TASK DATA START
--- src/hw/rtl/okvt_pkg.sv ---
// shared types, operation codes and default sizes for the ordered key/value table
`default_nettype none
package okvt_pkg;

  // default table geometry
  localparam int ENTRIES_DEF   = 16;
  localparam int KEY_BITS_DEF  = 32;
  localparam int DATA_BITS_DEF = 32;

  // fixed field widths on the ports
  localparam int OP_W    = 2;
  localparam int KEY_W   = 32;
  localparam int DATA_W  = 32;
  localparam int COUNT_W = 5;

  // operation codes
  localparam logic [OP_W-1:0] OP_INSERT = 2'd0;
  localparam logic [OP_W-1:0] OP_LOOKUP = 2'd1;
  localparam logic [OP_W-1:0] OP_REMOVE = 2'd2;

  // request word
  typedef struct packed {
    logic [OP_W-1:0]   operation;
    logic [KEY_W-1:0]  key;
    logic [DATA_W-1:0] data;
  } req_word_t;

  // response word
  typedef struct packed {
    logic                status;
    logic                found;
    logic [DATA_W-1:0]   data_out;
    logic [COUNT_W-1:0]  entries_used;
  } rsp_word_t;

endpackage
`default_nettype wire

--- src/hw/rtl/okvt_mem.sv ---
// entry store: one write port and one registered read port
`default_nettype none
module okvt_mem #(
  parameter int DEPTH = okvt_pkg::ENTRIES_DEF,
  parameter int WIDTH = okvt_pkg::KEY_BITS_DEF + okvt_pkg::DATA_BITS_DEF,
  parameter int AW    = (DEPTH > 1) ? $clog2(DEPTH) : 1
) (
  input  wire logic             clk,
  input  wire logic             wr_en,
  input  wire logic [AW-1:0]    wr_addr,
  input  wire logic [WIDTH-1:0] wr_data,
  input  wire logic             rd_en,
  input  wire logic [AW-1:0]    rd_addr,
  output logic      [WIDTH-1:0] rd_data
);
  import okvt_pkg::*;

  logic [WIDTH-1:0] mem [DEPTH];

  // write port
  always_ff @(posedge clk) begin
    if (wr_en) begin
      mem[wr_addr] <= wr_data;
    end
  end

  // read port, registered
  always_ff @(posedge clk) begin
    if (rd_en) begin
      rd_data <= mem[rd_addr];
    end
  end

endmodule
`default_nettype wire

--- src/hw/rtl/ordered_key_value_table_core.sv ---
// Ordered key/value table: insertion-ordered association list held in one
// synchronous memory, scanned one entry per cycle.
//
// Usage: a request word (operation, key, data) is taken on req when
// req_valid and req_ready are high; exactly one response word is offered on
// rsp with rsp_valid until rsp_ready takes it. Insert appends at the tail or
// reports full, lookup returns the data of the oldest entry with an equal
// key, remove deletes all equal keys and compacts the rest in order.
// Insert and the unused code go from the execute state straight to the done
// state. Lookup and remove scan the N entries held (lookup stops early at its
// first hit): the scan issues one memory read per cycle and the compare runs
// in the cycle after each read, on the registered read data; remove writes
// survivors back behind the read pointer in the same pass. One request is in
// work at a time; a new request is taken as soon as the previous response is
// loaded into the output register, even while that response is still held.
// A stalled receiver holds the output register and the finished result waits
// in the done state. Reset empties the table (entry count zero) with no
// clearing pass; entries beyond the count are never read.
`default_nettype none
module ordered_key_value_table_core #(
  parameter int ENTRIES   = okvt_pkg::ENTRIES_DEF,
  parameter int KEY_BITS  = okvt_pkg::KEY_BITS_DEF,
  parameter int DATA_BITS = okvt_pkg::DATA_BITS_DEF
) (
  input  wire logic                clk,
  input  wire logic                rst,
  input  wire logic                req_valid,
  output logic                     req_ready,
  input  wire okvt_pkg::req_word_t req,
  output logic                     rsp_valid,
  input  wire logic                rsp_ready,
  output okvt_pkg::rsp_word_t      rsp
);
  import okvt_pkg::*;

  localparam int IDX_W = (ENTRIES > 1) ? $clog2(ENTRIES) : 1;
  localparam int CNT_W = $clog2(ENTRIES + 1);
  localparam int ENT_W = KEY_BITS + DATA_BITS;

  // sequencer states
  localparam logic [1:0] S_IDLE = 2'd0;
  localparam logic [1:0] S_EXEC = 2'd1;
  localparam logic [1:0] S_SCAN = 2'd2;
  localparam logic [1:0] S_DONE = 2'd3;

  logic [1:0]           state, state_next;
  logic [CNT_W-1:0]     count, count_next;
  logic [CNT_W-1:0]     rd_idx, rd_idx_next;
  logic [CNT_W-1:0]     wr_idx, wr_idx_next;
  logic                 chk_valid, chk_valid_next;
  logic                 res_status, res_status_next;
  logic                 res_found, res_found_next;
  logic [DATA_W-1:0]    res_dout, res_dout_next;
  logic [OP_W-1:0]      op;
  logic [KEY_W-1:0]     op_key;
  logic [DATA_W-1:0]    op_data;
  logic                 rsp_load;

  logic                 mem_we, mem_re;
  logic [IDX_W-1:0]     mem_waddr, mem_raddr;
  logic [ENT_W-1:0]     mem_wdata, mem_rdata;

  logic [63:0]          key64, data64, rdata64;
  logic [KEY_BITS-1:0]  key_s, rd_key;
  logic [DATA_BITS-1:0] data_s, rd_dat;
  logic                 scan_more, hit;
  logic [31:0]          count32;

  // request register
  always_ff @(posedge clk) begin
    if (req_valid && req_ready) begin
      op      <= req.operation;
      op_key  <= req.key;
      op_data <= req.data;
    end
  end

  // stored widths of key and data
  assign key64   = {32'b0, op_key};
  assign data64  = {32'b0, op_data};
  assign key_s   = key64[KEY_BITS-1:0];
  assign data_s  = data64[DATA_BITS-1:0];
  assign rd_key  = mem_rdata[ENT_W-1:DATA_BITS];
  assign rd_dat  = mem_rdata[DATA_BITS-1:0];
  assign rdata64 = 64'(rd_dat);
  assign hit     = (rd_key == key_s);
  assign scan_more = (rd_idx < count);

  assign req_ready = (state == S_IDLE);

  // sequencer
  always_comb begin
    state_next      = state;
    count_next      = count;
    rd_idx_next     = rd_idx;
    wr_idx_next     = wr_idx;
    chk_valid_next  = chk_valid;
    res_status_next = res_status;
    res_found_next  = res_found;
    res_dout_next   = res_dout;
    rsp_load        = 1'b0;
    mem_we          = 1'b0;
    mem_re          = 1'b0;
    mem_waddr       = count[IDX_W-1:0];
    mem_wdata       = {key_s, data_s};
    mem_raddr       = rd_idx[IDX_W-1:0];
    case (state)
      S_IDLE: begin
        if (req_valid) begin
          state_next = S_EXEC;
        end
      end
      S_EXEC: begin
        res_status_next = 1'b0;
        res_found_next  = 1'b0;
        res_dout_next   = '0;
        rd_idx_next     = '0;
        wr_idx_next     = '0;
        chk_valid_next  = 1'b0;
        case (op)
          OP_INSERT: begin
            if (count >= CNT_W'(ENTRIES)) begin
              res_status_next = 1'b1;
            end else begin
              mem_we     = 1'b1;
              count_next = count + CNT_W'(1);
            end
            state_next = S_DONE;
          end
          OP_LOOKUP, OP_REMOVE: begin
            state_next = S_SCAN;
          end
          default: begin
            state_next = S_DONE;
          end
        endcase
      end
      S_SCAN: begin
        // read one entry ahead of the compare
        mem_re         = scan_more;
        chk_valid_next = scan_more;
        if (scan_more) begin
          rd_idx_next = rd_idx + CNT_W'(1);
        end
        // compare the entry read last cycle
        if (chk_valid) begin
          if (op == OP_LOOKUP) begin
            if (hit) begin
              res_found_next = 1'b1;
              res_dout_next  = rdata64[DATA_W-1:0];
              chk_valid_next = 1'b0;
              state_next     = S_DONE;
            end
          end else if (hit) begin
            res_found_next = 1'b1;
          end else begin
            // keep survivor, compacted behind the read pointer
            mem_we      = 1'b1;
            mem_waddr   = wr_idx[IDX_W-1:0];
            mem_wdata   = mem_rdata;
            wr_idx_next = wr_idx + CNT_W'(1);
          end
        end
        if (!scan_more && !chk_valid) begin
          if (op == OP_REMOVE) begin
            count_next = wr_idx;
          end
          state_next = S_DONE;
        end
      end
      S_DONE: begin
        if (!rsp_valid || rsp_ready) begin
          rsp_load   = 1'b1;
          state_next = S_IDLE;
        end
      end
      default: begin
        state_next = S_IDLE;
      end
    endcase
  end

  // control registers
  always_ff @(posedge clk) begin
    if (rst) begin
      state     <= S_IDLE;
      count     <= '0;
      chk_valid <= 1'b0;
      rsp_valid <= 1'b0;
    end else begin
      state     <= state_next;
      count     <= count_next;
      chk_valid <= chk_valid_next;
      if (rsp_load) begin
        rsp_valid <= 1'b1;
      end else if (rsp_ready) begin
        rsp_valid <= 1'b0;
      end
    end
  end

  // scan pointers and result fields
  always_ff @(posedge clk) begin
    rd_idx     <= rd_idx_next;
    wr_idx     <= wr_idx_next;
    res_status <= res_status_next;
    res_found  <= res_found_next;
    res_dout   <= res_dout_next;
  end

  // output register
  assign count32 = 32'(count);
  always_ff @(posedge clk) begin
    if (rsp_load) begin
      rsp.status       <= res_status;
      rsp.found        <= res_found;
      rsp.data_out     <= res_dout;
      rsp.entries_used <= count32[COUNT_W-1:0];
    end
  end

  okvt_mem #(
    .DEPTH (ENTRIES),
    .WIDTH (ENT_W),
    .AW    (IDX_W)
  ) u_mem (
    .clk     (clk),
    .wr_en   (mem_we),
    .wr_addr (mem_waddr),
    .wr_data (mem_wdata),
    .rd_en   (mem_re),
    .rd_addr (mem_raddr),
    .rd_data (mem_rdata)
  );

  // entry count stays within the table
  a_count_bound: assert property (@(posedge clk) disable iff (rst)
    count <= CNT_W'(ENTRIES))
    else $error("entry count beyond table size");

  // compaction writes only slots already read
  a_write_behind: assert property (@(posedge clk) disable iff (rst)
    (mem_we && state == S_SCAN) |-> (wr_idx < rd_idx))
    else $error("compaction write ahead of read pointer");

  // an accepted word starts execution next cycle
  a_accept_exec: assert property (@(posedge clk) disable iff (rst)
    (req_valid && req_ready) |=> (state == S_EXEC))
    else $error("accepted word did not start");

  // a loaded response is offered next cycle
  a_rsp_offer: assert property (@(posedge clk) disable iff (rst)
    rsp_load |=> (rsp_valid && state == S_IDLE))
    else $error("response not offered after load");

endmodule
`default_nettype wire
TASK DATA END
#### YOUR GOAL
In the data above, retype exactly and only the lines between the one holding "held in one" and the one holding "on req when", inclusive.

#### YOUR RESPONSE
// Ordered key/value table: insertion-ordered association list held in one
// synchronous memory, scanned one entry per cycle.
//
// Usage: a request word (operation, key, data) is taken on req when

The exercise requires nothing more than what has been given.